Background

Model Context Protocol (MCP) defines a standard way for clients and servers to interoperate around tools, prompts, and data. A common requirement in tool implementations is “ask an LLM to help,” but bundling inference into the server creates deployment, cost, and vendor-lock challenges.

MCP Sampling addresses this by letting the server delegate language generation to the client. The client owns LLM selection and billing, while the server stays focused on deterministic business logic.

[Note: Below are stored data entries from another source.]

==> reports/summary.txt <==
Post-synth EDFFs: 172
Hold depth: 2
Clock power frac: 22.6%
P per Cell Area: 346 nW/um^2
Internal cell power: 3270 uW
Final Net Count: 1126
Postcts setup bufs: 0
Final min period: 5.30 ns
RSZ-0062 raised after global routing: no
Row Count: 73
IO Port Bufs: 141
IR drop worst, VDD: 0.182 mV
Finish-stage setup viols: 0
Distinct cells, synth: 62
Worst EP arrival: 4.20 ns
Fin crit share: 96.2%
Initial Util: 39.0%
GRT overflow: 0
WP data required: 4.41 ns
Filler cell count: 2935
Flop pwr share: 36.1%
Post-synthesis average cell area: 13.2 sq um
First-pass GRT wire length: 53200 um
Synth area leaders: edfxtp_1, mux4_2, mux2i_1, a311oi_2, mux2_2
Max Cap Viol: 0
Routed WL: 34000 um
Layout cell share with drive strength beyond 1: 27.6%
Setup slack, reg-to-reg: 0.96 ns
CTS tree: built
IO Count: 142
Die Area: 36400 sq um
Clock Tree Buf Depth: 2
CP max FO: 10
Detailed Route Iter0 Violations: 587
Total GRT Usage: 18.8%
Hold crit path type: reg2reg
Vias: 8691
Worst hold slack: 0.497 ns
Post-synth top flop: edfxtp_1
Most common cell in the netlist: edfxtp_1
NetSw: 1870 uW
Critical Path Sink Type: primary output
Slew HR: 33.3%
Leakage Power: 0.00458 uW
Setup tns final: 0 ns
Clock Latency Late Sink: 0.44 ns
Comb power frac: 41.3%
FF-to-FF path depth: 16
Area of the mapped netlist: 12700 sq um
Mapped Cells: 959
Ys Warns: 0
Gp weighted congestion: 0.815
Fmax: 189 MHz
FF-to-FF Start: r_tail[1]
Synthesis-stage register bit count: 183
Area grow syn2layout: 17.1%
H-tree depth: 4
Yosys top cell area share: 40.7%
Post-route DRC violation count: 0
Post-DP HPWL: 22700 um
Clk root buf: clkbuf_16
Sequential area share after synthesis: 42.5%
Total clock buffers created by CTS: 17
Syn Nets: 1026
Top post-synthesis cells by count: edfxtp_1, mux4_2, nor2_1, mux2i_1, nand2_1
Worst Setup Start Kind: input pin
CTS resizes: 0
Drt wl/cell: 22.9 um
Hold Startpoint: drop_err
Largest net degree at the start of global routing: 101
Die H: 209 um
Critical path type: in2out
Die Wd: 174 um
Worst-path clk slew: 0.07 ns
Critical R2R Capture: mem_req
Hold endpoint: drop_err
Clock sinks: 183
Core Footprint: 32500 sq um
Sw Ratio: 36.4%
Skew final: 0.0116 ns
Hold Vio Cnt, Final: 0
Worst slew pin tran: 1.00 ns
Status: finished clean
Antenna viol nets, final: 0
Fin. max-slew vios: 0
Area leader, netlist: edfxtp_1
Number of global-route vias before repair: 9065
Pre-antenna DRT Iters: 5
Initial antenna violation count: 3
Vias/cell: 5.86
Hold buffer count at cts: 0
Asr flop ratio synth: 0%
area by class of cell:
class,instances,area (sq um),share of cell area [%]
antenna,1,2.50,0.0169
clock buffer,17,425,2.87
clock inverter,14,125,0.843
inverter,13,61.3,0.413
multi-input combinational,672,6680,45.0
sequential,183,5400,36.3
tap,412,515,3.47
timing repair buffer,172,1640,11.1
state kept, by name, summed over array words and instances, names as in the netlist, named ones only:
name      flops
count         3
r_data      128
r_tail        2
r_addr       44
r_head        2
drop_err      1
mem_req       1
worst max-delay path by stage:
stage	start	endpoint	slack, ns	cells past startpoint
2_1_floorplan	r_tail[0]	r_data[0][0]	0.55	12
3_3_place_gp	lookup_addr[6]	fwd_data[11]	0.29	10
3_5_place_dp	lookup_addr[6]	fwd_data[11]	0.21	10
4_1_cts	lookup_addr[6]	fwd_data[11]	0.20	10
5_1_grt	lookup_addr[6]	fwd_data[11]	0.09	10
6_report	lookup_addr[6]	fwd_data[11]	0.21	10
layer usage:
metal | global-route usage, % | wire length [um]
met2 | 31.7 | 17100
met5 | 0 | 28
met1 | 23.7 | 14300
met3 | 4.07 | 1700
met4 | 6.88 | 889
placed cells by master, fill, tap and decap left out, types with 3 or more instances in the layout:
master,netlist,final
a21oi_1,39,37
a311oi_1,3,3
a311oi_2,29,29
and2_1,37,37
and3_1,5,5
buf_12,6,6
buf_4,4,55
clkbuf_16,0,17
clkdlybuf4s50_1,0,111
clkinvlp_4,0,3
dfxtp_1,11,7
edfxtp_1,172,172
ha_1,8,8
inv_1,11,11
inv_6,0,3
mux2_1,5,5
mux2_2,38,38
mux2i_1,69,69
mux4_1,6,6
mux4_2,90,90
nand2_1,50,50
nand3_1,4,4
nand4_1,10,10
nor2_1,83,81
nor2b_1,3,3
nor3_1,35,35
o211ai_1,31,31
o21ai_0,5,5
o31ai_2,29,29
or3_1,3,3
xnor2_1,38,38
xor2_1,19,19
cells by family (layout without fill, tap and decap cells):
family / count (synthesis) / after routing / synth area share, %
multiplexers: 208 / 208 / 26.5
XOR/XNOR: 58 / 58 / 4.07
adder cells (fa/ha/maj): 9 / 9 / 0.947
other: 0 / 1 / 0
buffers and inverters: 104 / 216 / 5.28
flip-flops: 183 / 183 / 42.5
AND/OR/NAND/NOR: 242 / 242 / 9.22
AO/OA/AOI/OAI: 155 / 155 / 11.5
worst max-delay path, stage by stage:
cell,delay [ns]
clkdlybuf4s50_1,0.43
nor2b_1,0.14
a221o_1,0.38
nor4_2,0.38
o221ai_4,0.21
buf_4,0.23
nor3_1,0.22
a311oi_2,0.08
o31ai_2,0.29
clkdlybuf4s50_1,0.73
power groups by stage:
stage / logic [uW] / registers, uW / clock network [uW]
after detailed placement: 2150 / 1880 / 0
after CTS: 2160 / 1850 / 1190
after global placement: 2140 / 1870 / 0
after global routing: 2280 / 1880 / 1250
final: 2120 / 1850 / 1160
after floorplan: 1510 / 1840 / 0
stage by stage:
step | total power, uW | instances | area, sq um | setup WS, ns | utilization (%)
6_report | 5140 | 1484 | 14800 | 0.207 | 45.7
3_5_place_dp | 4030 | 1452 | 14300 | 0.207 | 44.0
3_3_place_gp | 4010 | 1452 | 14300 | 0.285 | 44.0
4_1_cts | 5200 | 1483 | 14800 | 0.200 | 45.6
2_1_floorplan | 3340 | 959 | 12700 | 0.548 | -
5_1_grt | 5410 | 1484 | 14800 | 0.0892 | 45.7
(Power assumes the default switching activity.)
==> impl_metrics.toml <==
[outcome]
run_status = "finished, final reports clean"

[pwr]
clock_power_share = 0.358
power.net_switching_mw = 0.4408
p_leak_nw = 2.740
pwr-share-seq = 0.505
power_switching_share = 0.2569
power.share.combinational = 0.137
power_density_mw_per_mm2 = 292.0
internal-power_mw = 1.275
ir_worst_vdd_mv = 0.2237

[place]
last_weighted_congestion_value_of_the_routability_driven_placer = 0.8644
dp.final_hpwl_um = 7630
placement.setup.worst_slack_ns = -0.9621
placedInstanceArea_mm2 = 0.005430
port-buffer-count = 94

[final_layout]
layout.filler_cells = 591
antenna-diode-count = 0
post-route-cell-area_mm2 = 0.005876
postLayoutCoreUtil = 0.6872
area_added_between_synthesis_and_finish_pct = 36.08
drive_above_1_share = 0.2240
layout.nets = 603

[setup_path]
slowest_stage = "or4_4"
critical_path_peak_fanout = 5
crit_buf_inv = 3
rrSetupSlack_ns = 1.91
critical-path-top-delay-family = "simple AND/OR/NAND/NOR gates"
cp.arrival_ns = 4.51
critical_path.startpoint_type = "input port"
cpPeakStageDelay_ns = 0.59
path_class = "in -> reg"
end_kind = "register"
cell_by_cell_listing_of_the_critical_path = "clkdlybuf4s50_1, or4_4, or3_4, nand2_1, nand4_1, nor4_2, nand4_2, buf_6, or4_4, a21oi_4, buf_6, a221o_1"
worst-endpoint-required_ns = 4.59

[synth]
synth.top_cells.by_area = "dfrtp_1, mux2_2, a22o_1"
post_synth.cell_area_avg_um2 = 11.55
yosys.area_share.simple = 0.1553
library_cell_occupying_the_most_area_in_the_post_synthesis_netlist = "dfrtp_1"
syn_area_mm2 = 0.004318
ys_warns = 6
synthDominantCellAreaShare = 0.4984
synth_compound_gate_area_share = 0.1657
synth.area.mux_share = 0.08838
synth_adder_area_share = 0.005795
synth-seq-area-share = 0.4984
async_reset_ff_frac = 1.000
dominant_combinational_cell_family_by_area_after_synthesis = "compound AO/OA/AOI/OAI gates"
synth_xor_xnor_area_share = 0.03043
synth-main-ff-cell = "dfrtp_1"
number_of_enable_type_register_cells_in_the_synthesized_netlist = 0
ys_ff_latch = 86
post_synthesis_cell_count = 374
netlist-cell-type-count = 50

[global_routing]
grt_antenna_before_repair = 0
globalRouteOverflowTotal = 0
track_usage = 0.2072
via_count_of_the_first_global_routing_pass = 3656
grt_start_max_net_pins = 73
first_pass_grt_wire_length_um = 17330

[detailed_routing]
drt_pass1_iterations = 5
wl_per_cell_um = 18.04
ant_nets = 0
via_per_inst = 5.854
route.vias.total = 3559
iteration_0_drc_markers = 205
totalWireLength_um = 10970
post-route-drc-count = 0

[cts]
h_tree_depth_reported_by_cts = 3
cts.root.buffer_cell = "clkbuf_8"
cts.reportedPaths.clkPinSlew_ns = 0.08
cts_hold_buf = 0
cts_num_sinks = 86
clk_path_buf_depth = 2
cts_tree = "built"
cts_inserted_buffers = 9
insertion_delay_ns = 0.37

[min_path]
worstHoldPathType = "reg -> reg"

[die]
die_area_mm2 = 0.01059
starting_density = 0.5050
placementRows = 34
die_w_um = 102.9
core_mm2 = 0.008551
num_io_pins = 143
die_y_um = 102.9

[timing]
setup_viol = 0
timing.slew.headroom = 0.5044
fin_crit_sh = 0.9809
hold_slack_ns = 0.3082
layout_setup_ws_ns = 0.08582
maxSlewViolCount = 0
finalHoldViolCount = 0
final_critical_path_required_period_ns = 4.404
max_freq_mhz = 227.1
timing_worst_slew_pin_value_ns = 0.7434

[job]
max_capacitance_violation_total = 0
<file path="config.mk">
export PLATFORM = sky130hd
export DESIGN_NAME = mpi_master
export DESIGN_NICKNAME = d
export VERILOG_FILES = /design/src/rtl/mpi_pkg.sv /design/src/rtl/mpi_phase_cnt.sv /design/src/rtl/mpi_master.sv
export SDC_FILE = /design/constraint.sdc
export NUM_CORES = 1
export LEC_CHECK = 0
export BUFFER_PORTS_ARGS = -buffer_cell sky130_fd_sc_hd__buf_2
export CORE_ASPECT_RATIO = 2
export CORE_MARGIN = 5
export CORE_UTILIZATION = 40
export DETAILED_ROUTE_END_ITERATION = 12
export GPL_TIMING_DRIVEN = 0
export PLACE_DENSITY_LB_ADDON = 0.1
export SLEW_MARGIN = 30
export SYNTH_ARGS = -nofsm -noshare
export SYNTH_HDL_FRONTEND = slang
export SYNTH_SLANG_ARGS = --single-unit
</file>
<file path="constraint.sdc">
create_clock -name clk100m -period 3.8 [get_ports clk100m]
set_input_delay 0.57 -clock clk100m [delete_from_list [all_inputs] [get_ports clk100m]]
set_output_delay 0.57 -clock clk100m [all_outputs]
set_load 0.005 [all_outputs]
</file>
File: config.mk
export PLATFORM = sky130hd
export DESIGN_NAME = stack_access_arbiter_flat
export DESIGN_NICKNAME = d
export VERILOG_FILES = /design/src/rtl/stack_access_arbiter_if.sv /design/src/rtl/stack_access_arbiter.sv /design/src/flat_wrapper.sv
export SDC_FILE = /design/constraint.sdc
export NUM_CORES = 1
export LEC_CHECK = 0
export BUFFER_PORTS_ARGS = -buffer_cell sky130_fd_sc_hd__buf_2
export CAP_MARGIN = 0
export CORE_ASPECT_RATIO = 1.5
export CORE_UTILIZATION = 50
export DETAILED_ROUTE_END_ITERATION = 8
export HOLD_SLACK_MARGIN = 0.12
export PLACE_DENSITY = 0.79
export SLEW_MARGIN = 20
export SYNTH_ARGS = -nofsm -noshare
export SYNTH_HDL_FRONTEND = slang
export SYNTH_SLANG_ARGS = --single-unit
File: constraint.sdc
create_clock -name clk -period 2.9 [get_ports clk]
set_clock_uncertainty 0.2 [all_clocks]
set_input_delay 0.145 -clock clk [delete_from_list [all_inputs] [get_ports clk]]
set_output_delay 0.145 -clock clk [all_outputs]
set_load 0.02 [all_outputs]
<file path="src/rtl/pc_gen.sv">
// Fetch-stage program-counter generator: prioritised next-PC selection, EPC and BOOT/RUN/HANDLER/HALT control.
// Optional macro PC_MISALIGN_TRAP_EN turns misaligned redirects into traps; otherwise targets are word-aligned.
module pc_gen #(
    parameter int                    DATA_WIDTH   = 32,
    parameter logic [DATA_WIDTH-1:0] RESET_VECTOR = 32'hBFC00000,
    parameter logic [DATA_WIDTH-1:0] TRAP_VECTOR  = 32'hBFC00380,
    parameter int                    INC          = 4
) (
    input  logic                  clk,
    input  logic                  rst,
    input  logic                  stall_i,
    input  logic                  PCsrc,
    input  logic [DATA_WIDTH-1:0] PCTargetE_i,
    input  logic                  trap_i,
    input  logic [DATA_WIDTH-1:0] trap_pc_i,
    input  logic                  eret_i,
    output logic [DATA_WIDTH-1:0] PC,
    output logic [DATA_WIDTH-1:0] PC_Plus4,
    output logic                  pc_valid_o,
    output logic [DATA_WIDTH-1:0] epc_o,
    output logic                  in_handler_o,
    output logic                  halted_o,
    output logic                  misalign_o
);

    typedef enum logic [1:0] {
        ST_BOOT    = 2'd0,
        ST_RUN     = 2'd1,
        ST_HANDLER = 2'd2,
        ST_HALT    = 2'd3
    } state_t;

    state_t                r_state, w_state_next;
    logic [DATA_WIDTH-1:0] r_pc, w_pc_next;
    logic [DATA_WIDTH-1:0] r_epc, w_epc_next;
    logic                  r_misalign, w_misalign_next;

    logic [DATA_WIDTH-1:0] w_pc_plus;
    logic [DATA_WIDTH-1:0] w_target;
    logic                  w_mis_trap;
    logic                  w_trap;

    assign w_pc_plus = r_pc + DATA_WIDTH'(INC);

`ifdef PC_MISALIGN_TRAP_EN
    // A misaligned taken redirect becomes a trap whose faulting PC is the bad target.
    assign w_mis_trap = PCsrc && (PCTargetE_i[1:0] != 2'b00);
    assign w_target   = PCTargetE_i;
`else
    assign w_mis_trap = 1'b0;
    assign w_target   = {PCTargetE_i[DATA_WIDTH-1:2], 2'b00};
`endif

    assign w_trap = trap_i || w_mis_trap;

    always_comb begin
        w_state_next    = r_state;
        w_pc_next       = r_pc;
        w_epc_next      = r_epc;
        w_misalign_next = 1'b0;
        case (r_state)
            ST_BOOT: begin
                w_state_next = ST_RUN;
            end
            ST_RUN, ST_HANDLER: begin
                if (w_trap) begin
                    w_pc_next       = TRAP_VECTOR;
                    w_misalign_next = !trap_i;
                    if (r_state == ST_RUN) begin
                        w_epc_next   = trap_i ? trap_pc_i : PCTargetE_i;
                        w_state_next = ST_HANDLER;
                    end else begin
                        w_state_next = ST_HALT;
                    end
                end else if (eret_i && (r_state == ST_HANDLER)) begin
                    w_pc_next    = r_epc;
                    w_state_next = ST_RUN;
                end else if (PCsrc) begin
                    w_pc_next = w_target;
                end else if (!stall_i) begin
                    w_pc_next = w_pc_plus;
                end
            end
            default: begin
                w_state_next = ST_HALT;
            end
        endcase
    end

    always_ff @(posedge clk) begin
        if (rst) begin
            r_state    <= ST_BOOT;
            r_pc       <= RESET_VECTOR;
            r_epc      <= '0;
            r_misalign <= 1'b0;
        end else begin
            r_state    <= w_state_next;
            r_pc       <= w_pc_next;
            r_epc      <= w_epc_next;
            r_misalign <= w_misalign_next;
        end
    end

    assign PC           = r_pc;
    assign PC_Plus4     = w_pc_plus;
    assign epc_o        = r_epc;
    assign misalign_o   = r_misalign;
    assign pc_valid_o   = (r_state == ST_RUN) || (r_state == ST_HANDLER);
    assign in_handler_o = (r_state == ST_HANDLER);
    assign halted_o     = (r_state == ST_HALT);

endmodule

</file>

Further reading: Servers: Sampling, Clients: Sampling.

What is MCP Sampling

MCP Sampling is a request/response mechanism where server-side tool code calls ctx.sample(...) to request text (or structured) generation. The request is transported to the MCP client, which executes the actual model call via its configured provider (OpenAI, Anthropic, local Ollama, etc.) and returns the result back to the server.

Key ideas:

  • ctx.sample(...) suspends the server tool coroutine until the client replies, enabling asynchronous LLM integration.
  • The client implements a sampling_handler that receives messages and generation parameters, then returns model output.
  • Messages can be a single string or a chat-style list of role/content messages; parameters typically include model, temperature, max_tokens, top_p, frequency_penalty, etc.
  • The sampling request follows the MCP protocol specification for tool execution and response handling.

Why MCP Sampling

  • Server Architecture: Eliminates server-side model runtime dependencies, GPU requirements, and credential management.
  • Cost Optimization: Clients bear inference costs and manage their own rate limiting, token budgets, and provider contracts.
  • Model Flexibility: Each client can select optimal models for their environment (local vs. cloud, model size vs. latency trade-offs).
  • Context Consistency: The same client LLM that handles user interactions can process server sampling requests, maintaining conversation coherence.
  • Deployment Simplicity: Servers remain stateless and portable across different hosting environments.

MCP Sampling Architecture

graph TD
  U[User or System] --> S[MCP Server - tool logic]
  S --> CS[ctx.sample]
  CS --> CL[Client sampling handler]
  CL --> LLM[Client LLM]
  LLM --> CL
  CL --> S
  S --> R[Return tool result]

Architecture Overview: This diagram illustrates the data flow and component interactions in MCP Sampling. The architecture demonstrates how server-side tool execution delegates language generation tasks to client-side LLM providers through the sampling interface. The bidirectional flow between client and server enables asynchronous processing while maintaining tool execution context.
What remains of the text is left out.